I do dream music sometimes and occasionally realize I'm dreaming- 
but never got to the point where I tried to do anything about it.
This thread may inspire me to try something.

Once woke up remembering some music I heard while asleep.
Immediately grabbed a guitar and captured it.
A very difficult and intense piece.

k


----------



## roknardin (Sep 30, 2015)

tack said:


> The problem is that the whole topic of lucid dreaming is so badly encumbered by obnoxious new age, mystical, pseudoscientific nonsense. Your third link for example -- I started watching it, and in part 2, the guy talks about a dream character "quite reminiscent of the light beings I've often conversed with in waking reality." Talk about immediately losing credibility.

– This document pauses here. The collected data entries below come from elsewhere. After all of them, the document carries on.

Source: an optimization exercise on an open RTL-to-GDS flow (aim: small area, a short achievable clock period and few clock cycles per item). Production flows keep margins and buffers that such runs may drop. Where RTL was checked, it was by simulation tests only, not by an equivalence proof against the original. Function not checked in run 7: the RTL went through the layout flow alone.

`design/flow/design.v`:
```
module ashlar_encode (
    input  wire [127:0] data,
    output wire [31:0]  check
);
    function [7:0] xtime(input [7:0] x);
        xtime = {x[6:0], 1'b0} ^ (x[7] ? 8'h1D : 8'h00);
    endfunction
    function [7:0] mul_apow(input [7:0] x, input integer k);
        integer n;
        begin
            mul_apow = x;
            for (n = 0; n < k; n = n + 1)
                mul_apow = xtime(mul_apow);
        end
    endfunction
    function [7:0] gf_mul(input [7:0] a, input [7:0] b);
        integer n;
        reg [7:0] p, t;
        begin
            p = 8'h00;
            t = a;
            for (n = 0; n < 8; n = n + 1) begin
                if (b[n]) p = p ^ t;
                t = xtime(t);
            end
            gf_mul = p;
        end
    endfunction
    localparam [7:0] INV_ALPHA_PLUS_1 = 8'hF4;    
    genvar j;
    generate
        for (j = 0; j < 2; j = j + 1) begin : g_cw
            reg [7:0] a, b, s8, s9;
            integer i;
            always @(*) begin
                a = 8'h00;
                b = 8'h00;
                for (i = 0; i < 8; i = i + 1) begin
                    b = b ^ data[16*i + 8*j +: 8];
                    a = a ^ mul_apow(data[16*i + 8*j +: 8], 9 - i);
                end
                s8 = gf_mul(a ^ b, INV_ALPHA_PLUS_1);
                s9 = b ^ s8;
            end
            assign check[8*j +: 8]      = s8;
            assign check[16 + 8*j +: 8] = s9;
        end
    endgenerate
endmodule
module ashlar_syndrome (
    input  wire [159:0] word,
    output wire [31:0]  synd
);
    function [7:0] xtime(input [7:0] x);
        xtime = {x[6:0], 1'b0} ^ (x[7] ? 8'h1D : 8'h00);
    endfunction
    function [7:0] mul_apow(input [7:0] x, input integer k);
        integer n;
        begin
            mul_apow = x;
            for (n = 0; n < k; n = n + 1)
                mul_apow = xtime(mul_apow);
        end
    endfunction
    genvar j;
    generate
        for (j = 0; j < 2; j = j + 1) begin : g_cw
            reg [7:0] s0, s1;
            integer i;
            always @(*) begin
                s0 = 8'h00;
                s1 = 8'h00;
                for (i = 0; i < 10; i = i + 1) begin
                    s0 = s0 ^ word[16*i + 8*j +: 8];
                    s1 = s1 ^ mul_apow(word[16*i + 8*j +: 8], 9 - i);
                end
            end
            assign synd[16*j +: 8]     = s0;
            assign synd[16*j + 8 +: 8] = s1;
        end
    endgenerate
endmodule
module ashlar_delta (
    input  wire [7:0] s0,
    input  wire [7:0] s1,
    output wire [7:0] d8,
    output wire [7:0] d9
);
    function [7:0] xtime(input [7:0] x);
        xtime = {x[6:0], 1'b0} ^ (x[7] ? 8'h1D : 8'h00);
    endfunction
    function [7:0] gf_mul(input [7:0] a, input [7:0] b);
        integer n;
        reg [7:0] p, t;
        begin
            p = 8'h00;
            t = a;
            for (n = 0; n < 8; n = n + 1) begin
                if (b[n]) p = p ^ t;
                t = xtime(t);
            end
            gf_mul = p;
        end
    endfunction
    assign d8 = gf_mul(s0 ^ s1, 8'hF4);
    assign d9 = s0 ^ d8;
endmodule
module ashlar_locate (
    input  wire [7:0] s0,
    input  wire [7:0] s1,
    output reg  [9:0] hit
);
    function [7:0] xtime(input [7:0] x);
        xtime = {x[6:0], 1'b0} ^ (x[7] ? 8'h1D : 8'h00);
    endfunction
    reg [7:0] prod;
    integer k;
    always @(*) begin
        prod = s0;
        for (k = 0; k < 10; k = k + 1) begin
            hit[9 - k] = (s1 == prod);
            prod = xtime(prod);
        end
    end
endmodule
module ashlar_inc32 (
    input  wire [31:0] x,
    input  wire        en,
    output reg  [31:0] y,
    output wire        all_ones
);
    reg [3:0] blk;         
    reg [4:0] pre;         
    reg       c;
    integer b, k;
    always @(*) begin
        for (b = 0; b < 4; b = b + 1)
            blk[b] = &x[8*b +: 8];
        pre[0] = 1'b1;
        for (b = 0; b < 4; b = b + 1)
            pre[b + 1] = pre[b] & blk[b];
        for (b = 0; b < 4; b = b + 1) begin
            c = en & pre[b];
            for (k = 0; k < 8; k = k + 1) begin
                y[8*b + k] = x[8*b + k] ^ c;
                c = c & x[8*b + k];
            end
        end
    end
    assign all_ones = pre[4];
endmodule
module ashlar_ctl (
    input  wire         clk,
    input  wire         rst,
    input  wire         in_valid,
    output wire         in_ready,
    input  wire [1:0]   in_op,         
    input  wire [159:0] in_word,
    input  wire [127:0] in_wdata,
    input  wire [15:0]  in_wmask,
    output wire         out_valid,
    output wire [1:0]   out_outcome,   
    output wire [3:0]   out_column,
    output wire [31:0]  out_synd,
    output wire [127:0] out_data,
    output wire [31:0]  out_check,
    input  wire         erase_en,
    input  wire         clr_counts,
    input  wire         clr_erase,
    output wire         erased,
    output wire [3:0]   erased_col,
    input  wire [3:0]   csr_sel,
    output reg  [31:0]  csr_rdata
);
    localparam [1:0] OP_ENCODE = 2'd1, OP_MERGE = 2'd2;
    localparam [1:0] OC_CLEAN = 2'd0, OC_CORRECTED = 2'd1, OC_UNCORR = 2'd2, OC_POISON = 2'd3;
    localparam [31:0] POISON_XOR = 32'h0303_0101;
    integer i;
    wire is_enc   = (in_op == OP_ENCODE);
    wire is_merge = (in_op == OP_MERGE);
    wire [31:0] synd_in;
    ashlar_syndrome u_synd (.word(in_word), .synd(synd_in));
    reg [15:0]  sel_in;    
    reg [127:0] merged;
    always @(*) begin
        for (i = 0; i < 16; i = i + 1) begin
            sel_in[i] = is_enc || (is_merge && in_wmask[i]);
            merged[8*i +: 8] = sel_in[i] ? in_wdata[8*i +: 8] : in_word[8*i +: 8];
        end
    end
    wire [9:0] hit0_in, hit1_in;
    ashlar_locate u_loc0 (.s0(synd_in[7:0]),   .s1(synd_in[15:8]),  .hit(hit0_in));
    ashlar_locate u_loc1 (.s0(synd_in[23:16]), .s1(synd_in[31:24]), .hit(hit1_in));
    reg         v2;
    reg [31:0]  synd;
    reg [127:0] mdata;
    reg [15:0]  keep;      
    reg [9:0]   pz0, pz1;
    reg         cz0, cz1, poison;
    always @(posedge clk) begin
        if (rst)
            v2 <= 1'b0;
        else
            v2 <= in_valid && in_ready;
        synd   <= is_enc ? 32'd0 : synd_in;
        mdata  <= merged;
        keep   <= ~sel_in;
        pz0    <= (is_enc || synd_in[7:0] == 8'h00)   ? 10'd0 : hit0_in;
        pz1    <= (is_enc || synd_in[23:16] == 8'h00) ? 10'd0 : hit1_in;
        cz0    <= is_enc || synd_in[15:0] == 16'h0000;
        cz1    <= is_enc || synd_in[31:16] == 16'h0000;
        poison <= !is_enc && synd_in == 32'h0102_0102;
    end
    wire [31:0] menc;
    ashlar_encode u_enc (.data(mdata), .check(menc));
    wire [7:0] s00 = synd[7:0],   s10 = synd[15:8];
    wire [7:0] s01 = synd[23:16], s11 = synd[31:24];
    reg        mark;
    reg [3:0]  mark_col;
    reg [9:0] allow;
    always @(*) begin
        for (i = 0; i < 10; i = i + 1)
            allow[i] = !mark || (mark_col == i);
    end
    wire clean0 = cz0;
    wire clean1 = cz1;
    wire [9:0] p0 = pz0 & allow;      
    wire [9:0] p1 = pz1 & allow;
    wire is_poison  = poison;
    wire clean_both = clean0 && clean1;
    wire [9:0] coh = (p0 & p1) | (clean0 ? p1 : 10'd0) | (clean1 ? p0 : 10'd0);
    wire corrected = |coh;
    wire uncorr    = !is_poison && !clean_both && !corrected;
    wire bad       = is_poison || uncorr;
    reg [3:0] column;
    always @(*) begin
        column = 4'd0;
        for (i = 0; i < 10; i = i + 1)
            if (coh[i]) column = column | i[3:0];
    end
    reg [15:0]  fixb;      
    reg [127:0] result;
    always @(*) begin
        for (i = 0; i < 16; i = i + 1) begin
            fixb[i] = keep[i] & coh[i/2] & ((i % 2) ? p1[i/2] : p0[i/2]);
            result[8*i +: 8] = mdata[8*i +: 8] ^ (fixb[i] ? ((i % 2) ? s01 : s00) : 8'h00);
        end
    end
    wire [7:0] d80, d90, d81, d91;
    ashlar_delta u_dl0 (.s0(s00), .s1(s10), .d8(d80), .d9(d90));
    ashlar_delta u_dl1 (.s0(s01), .s1(s11), .d8(d81), .d9(d91));
    wire fixk0 = |(fixb & 16'h5555);
    wire fixk1 = |(fixb & 16'hAAAA);
    assign out_outcome = is_poison ? OC_POISON : clean_both ? OC_CLEAN
                        : corrected ? OC_CORRECTED : OC_UNCORR;
    assign out_check   = menc
                        ^ {fixk1 ? d91 : 8'h00, fixk0 ? d90 : 8'h00,
                           fixk1 ? d81 : 8'h00, fixk0 ? d80 : 8'h00}
                        ^ (bad ? POISON_XOR : 32'd0);
    assign out_valid   = v2;
    assign out_column  = column;
    assign out_synd    = synd;
    assign out_data    = result;
    reg  [31:0] ce_count, ue_count;
    reg  [31:0] col_ce [0:9];
    reg  [31:0] tq;        
    wire ce_inc = v2 && corrected;
    wire ue_inc = v2 && uncorr;
    wire [31:0] ce_nx, ue_nx, tq_nx;
    wire        ce_ones, ue_ones, tq_ones;
    ashlar_inc32 u_ce (.x(ce_count), .en(ce_inc), .y(ce_nx), .all_ones(ce_ones));
    ashlar_inc32 u_ue (.x(ue_count), .en(ue_inc), .y(ue_nx), .all_ones(ue_ones));
    ashlar_inc32 u_tq (.x(tq), .en(ce_inc && ce_count[1:0] != 2'd2), .y(tq_nx), .all_ones(tq_ones));
    reg        nq;         
    reg        fv;         
    reg  [9:0] fa, fb;
    reg  [3:0] sidx;       
    reg  een;
    always @(posedge clk)
        een <= erase_en;
    wire ce_hi = &ce_count[31:3];
    wire slow  = een && !mark && (!nq || ce_hi);
    wire scan  = slow && !fv && !v2;
    assign in_ready = !slow || (fv && !v2);
    reg  [9:0]  pick;      
    reg  [31:0] cnt;
    always @(*) begin
        for (i = 0; i < 10; i = i + 1)
            pick[i] = scan ? (sidx == i) : coh[i];
        cnt = 32'd0;
        for (i = 0; i < 10; i = i + 1)
            cnt = cnt | (pick[i] ? col_ce[i] : 32'd0);
    end
    reg  [31:0] cnt_inc;
    reg  [32:0] cpre;
    integer k;
    always @(*) begin
        cpre[0] = 1'b1;
        for (k = 0; k < 32; k = k + 1)
            cpre[k + 1] = cpre[k] & cnt[k];
        for (k = 0; k < 32; k = k + 1)
            cnt_inc[k] = cnt[k] ^ (cpre[k] & !cpre[32]);
    end
    wire        cclr  = rst || clr_counts;
    wire [31:0] col_d = cnt_inc & {32{!cclr}};
    wire [9:0]  col_ld = {10{cclr}} | ({10{ce_inc}} & coh);
    wire c_gt  = (cnt > tq);
    wire c_eq  = (cnt == tq);
    wire c_ge64 = |cnt[31:6];
    wire c_ge63 = c_ge64 || (&cnt[5:0]);
    wire a_val = c_ge64 && (ce_ones || c_gt);
    wire b_val = c_ge63 && (ce_ones || c_gt || c_eq);
    reg  [9:0] qual;
    reg        mark_next;
    reg  [3:0] mark_col_next;
    always @(*) begin
        for (i = 0; i < 10; i = i + 1)
            qual[i] = fv ? (coh[i] ? fb[i] : fa[i]) : (coh[i] && b_val);
        mark_next     = mark;
        mark_col_next = mark_col;
        if (ce_inc && een && !mark) begin
            for (i = 9; i >= 0; i = i - 1) begin
                if (qual[i]) begin
                    mark_next     = 1'b1;
                    mark_col_next = i[3:0];
                end
            end
        end
    end
    always @(posedge clk) begin
        if (rst || clr_counts) begin
            ce_count <= 32'd0;
            ue_count <= 32'd0;
            tq       <= 32'd0;
        end else begin
            ce_count <= ce_nx;
            ue_count <= ue_nx;
            tq       <= (ce_inc && ce_ones) ? 32'd0 : tq_nx;
        end
        for (i = 0; i < 10; i = i + 1)
            if (col_ld[i])
                col_ce[i] <= col_d;
        if (rst || clr_erase) begin
            mark     <= 1'b0;
            mark_col <= 4'd0;
        end else begin
            mark     <= mark_next;
            mark_col <= mark_col_next;
        end
        if (rst || clr_counts) begin
            nq   <= 1'b1;
            fv   <= 1'b0;
            sidx <= 4'd0;
        end else if (ce_inc) begin
            nq   <= nq && !b_val && !ce_ones;
            fv   <= 1'b0;
            sidx <= 4'd0;
        end else if (scan) begin
            fa[sidx] <= a_val;
            fb[sidx] <= b_val;
            if (sidx == 4'd9) begin
                fv   <= 1'b1;
                nq   <= !(|fa[8:0]) && !a_val;
                sidx <= 4'd0;
            end else begin
                sidx <= sidx + 4'd1;
            end
        end
    end
    assign erased     = mark;
    assign erased_col = mark_col;
    always @(*) begin
        case (csr_sel)
            4'd0:  csr_rdata = ce_count;
            4'd1:  csr_rdata = ue_count;
            4'd2:  csr_rdata = col_ce[0];
            4'd3:  csr_rdata = col_ce[1];
            4'd4:  csr_rdata = col_ce[2];
            4'd5:  csr_rdata = col_ce[3];
            4'd6:  csr_rdata = col_ce[4];
            4'd7:  csr_rdata = col_ce[5];
            4'd8:  csr_rdata = col_ce[6];
            4'd9:  csr_rdata = col_ce[7];
            4'd10: csr_rdata = col_ce[8];
            4'd11: csr_rdata = col_ce[9];
            4'd12: csr_rdata = {27'd0, mark_col, mark};
            default: csr_rdata = 32'd0;
        endcase
    end
endmodule
```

Yes it's true. Well everyone interprets things differently. If you are religious your view on lucid dreaming may be different from a non religious person. 



KEnK said:


> Once woke up remembering some music I heard while asleep.
> Immediately grabbed a guitar and captured it.
> A very difficult and intense piece.



Interesting. Do you have a recording of that piece anywhere?


----------



## Guffy (Sep 30, 2015)

I'd just freak out over the fact that i can "spawn" stuff.
I'd imagine spawning the worst things ever, and suddenly it would be there. The Ring, The Grudge and the F.E.A.R girl vs me.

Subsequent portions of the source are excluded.